Читать книгу Zagraj mi na drogę онлайн
83 страница из 114
Doktor Karel Dragoun miał wprawę w ratowaniu skóry młodszego brata. Robił to właściwie od zawsze. Czasami udawało się ocalić ją w całości, niektóre, trudniejsze sytuacje, pozostawiały blizny, szczególnie te, które spadały na Karla tak nagle, że musiał improwizować. Jak wtedy, siedem lat temu. Simon odwalił gruby numer, ale kto jak nie starszy brat miał przyjść z odsieczą? Po śmierci rodziców zostali z Simonem sami, a Karel wiecznie słyszał w głowie echo słów ojca. „Bądź mężczyzną!” – grzmiał, kiedy miał wrażenie, że Karel mięknie. Nie oczekiwał odpowiedzi, tylko działania. Wtedy, siedem lat temu, musiał wywrócić swoje życie do góry nogami i działać natychmiast. Sprawa była pilna. Karel to zrobił i musiał przyznać, że ten nagły zwrot wyszedł mu na dobre. Dziś nie wyobrażał sobie swojego życia gdzie indziej.

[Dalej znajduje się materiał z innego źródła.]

### src/rtl/core/depth_drop_hysteresis_detector_defines.svh
// Assertion macros for the depth drop hysteresis detector.
// Used by the top level; expects signals named clock and reset in scope.
`ifndef DEPTH_DROP_HYSTERESIS_DETECTOR_DEFINES_SVH
`define DEPTH_DROP_HYSTERESIS_DETECTOR_DEFINES_SVH

// same-cycle implication
`define DDHD_ASSERT_NOW(label, ante, cons, msg) \
   label: assert property (@(posedge clock) disable iff (reset) (ante) |-> (cons)) \
      else $error(msg);

// next-cycle implication
`define DDHD_ASSERT_NEXT(label, ante, cons, msg) \
   label: assert property (@(posedge clock) disable iff (reset) (ante) |=> (cons)) \
      else $error(msg);

`endif

### src/rtl/core/ddhd_pkg.sv
// Shared types, constants and the alpha table for the depth drop detector.
// No dependencies.
package ddhd_pkg;

   localparam int SymbolCount  = 256;
   localparam int AlphaEntries = 256;
   localparam int SymIdxW      = (SymbolCount > 1) ? $clog2(SymbolCount) : 1;
   localparam int AlphaIdxW    = $clog2(AlphaEntries);

   localparam int SymW    = 8;
   localparam int TsW     = 63;
   localparam int VolW    = 32;
   localparam int SumW    = 40;
   localparam int BaseW   = 56;
   localparam int RatioW  = 24;
   localparam int AlphaW  = 17;
   localparam int DivNumW = 72;
   localparam int DivDenW = 56;
   localparam int DivCntW = 5;
   localparam int CsrIdxW = 3;
   localparam int CsrDatW = 32;
   localparam int ReqDatW = 104;
   localparam int RspDatW = 32;

   // register indexes
   localparam logic [CsrIdxW-1:0] CsrSideSelect = 3'd0;
   localparam logic [CsrIdxW-1:0] CsrWindow     = 3'd1;
   localparam logic [CsrIdxW-1:0] CsrWarmup     = 3'd2;
   localparam logic [CsrIdxW-1:0] CsrEnterRatio = 3'd3;
   localparam logic [CsrIdxW-1:0] CsrExitRatio  = 3'd4;
   localparam logic [CsrIdxW-1:0] CsrCooldown   = 3'd5;

   localparam logic ActEnter = 1'b0;
   localparam logic ActExit  = 1'b1;

   localparam logic [AlphaW-1:0] AlphaOne = 17'd65536;
   localparam logic [RatioW-1:0] RatioMax = 24'hFFFFFF;
   localparam logic [SumW-1:0]   SumMax   = 40'hFFFFFFFFFF;

   typedef struct packed {
      logic              side_select;
      logic [31:0]       window_us;
      logic [31:0]       warmup_us;
      logic [RatioW-1:0] enter_ratio;
      logic [RatioW-1:0] exit_ratio;
      logic [31:0]       holdoff_us;
   } cfg_type;

   typedef struct packed {
      logic [SymW-1:0] sym;
      logic [TsW-1:0]  ts;
      logic [SumW-1:0] vol;
   } quote_type;

   typedef struct packed {
      logic [BaseW-1:0] base;
      logic [TsW-1:0]   first;
      logic [TsW-1:0]   prev;
      logic [TsW-1:0]   enter;
      logic             valid;
      logic             fired;
      logic             seen;
   } row_type;

   localparam int RowW = $bits(row_type);

   typedef struct packed {
      logic               start;
      logic [DivNumW-1:0] num;
      logic [DivDenW-1:0] den;
      logic [DivCntW-1:0] nbits;
   } div_req_type;

   typedef struct packed {
      logic              done;
      logic [RatioW-1:0] quot;
   } div_rsp_type;

   typedef logic [AlphaW-1:0] alpha_rom_type [AlphaEntries];

   // alpha(i) = 1 - r^i, r ~ exp(-8/AlphaEntries) in Q0.32
   function automatic alpha_rom_type alpha_rom_build();
      alpha_rom_type rom;
      logic [63:0]   h;
      logic [63:0]   term;
      logic [63:0]   r;
      logic [63:0]   p;
      logic [63:0]   full;
      h    = 64'(64'd1 << 35) / 64'(AlphaEntries);
      term = 64'd1 << 32;
      r    = 64'd1 << 32;
      p    = 64'd1 << 32;
      full = 64'd1 << 32;
      for (int n = 1; n <= 24; n++) begin
         term = ((term * h) >> 32) / 64'(n);
         if ((n % 2) == 1) r = r - term;
         else r = r + term;
      end
      for (int i = 0; i < AlphaEntries; i++) begin
         rom[i] = AlphaW'((full - p + 64'd32768) >> 16);
         p      = (p * r + 64'h80000000) >> 32;
      end
      return rom;
   endfunction

   localparam alpha_rom_type AlphaRom = alpha_rom_build();

endpackage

– Zuzanko, jak sytuacja? – zagadnął pielęgniarkę na korytarzu przed wejściem na OIOM. Znał ją jeszcze z czasów, kiedy pracowała na chirurgii. Była trochę niezdarna i nie najlepiej znosiła widok krwi, miała za to absolutnie wyjątkową zdolność do wyciągania pacjentów ze stanów beznadziejnych. W obecności Zuzany odzyskiwali siły, energia tej kobiety w cudowny sposób ich reanimowała. Po jej dyżurze byli w wyraźnie lepszym stanie. Nikt nie wiedział, jak to robi, ale na oddziale mawiano, że niejeden pacjent tylko dzięki Zuzance uciekł grabarzowi spod łopaty.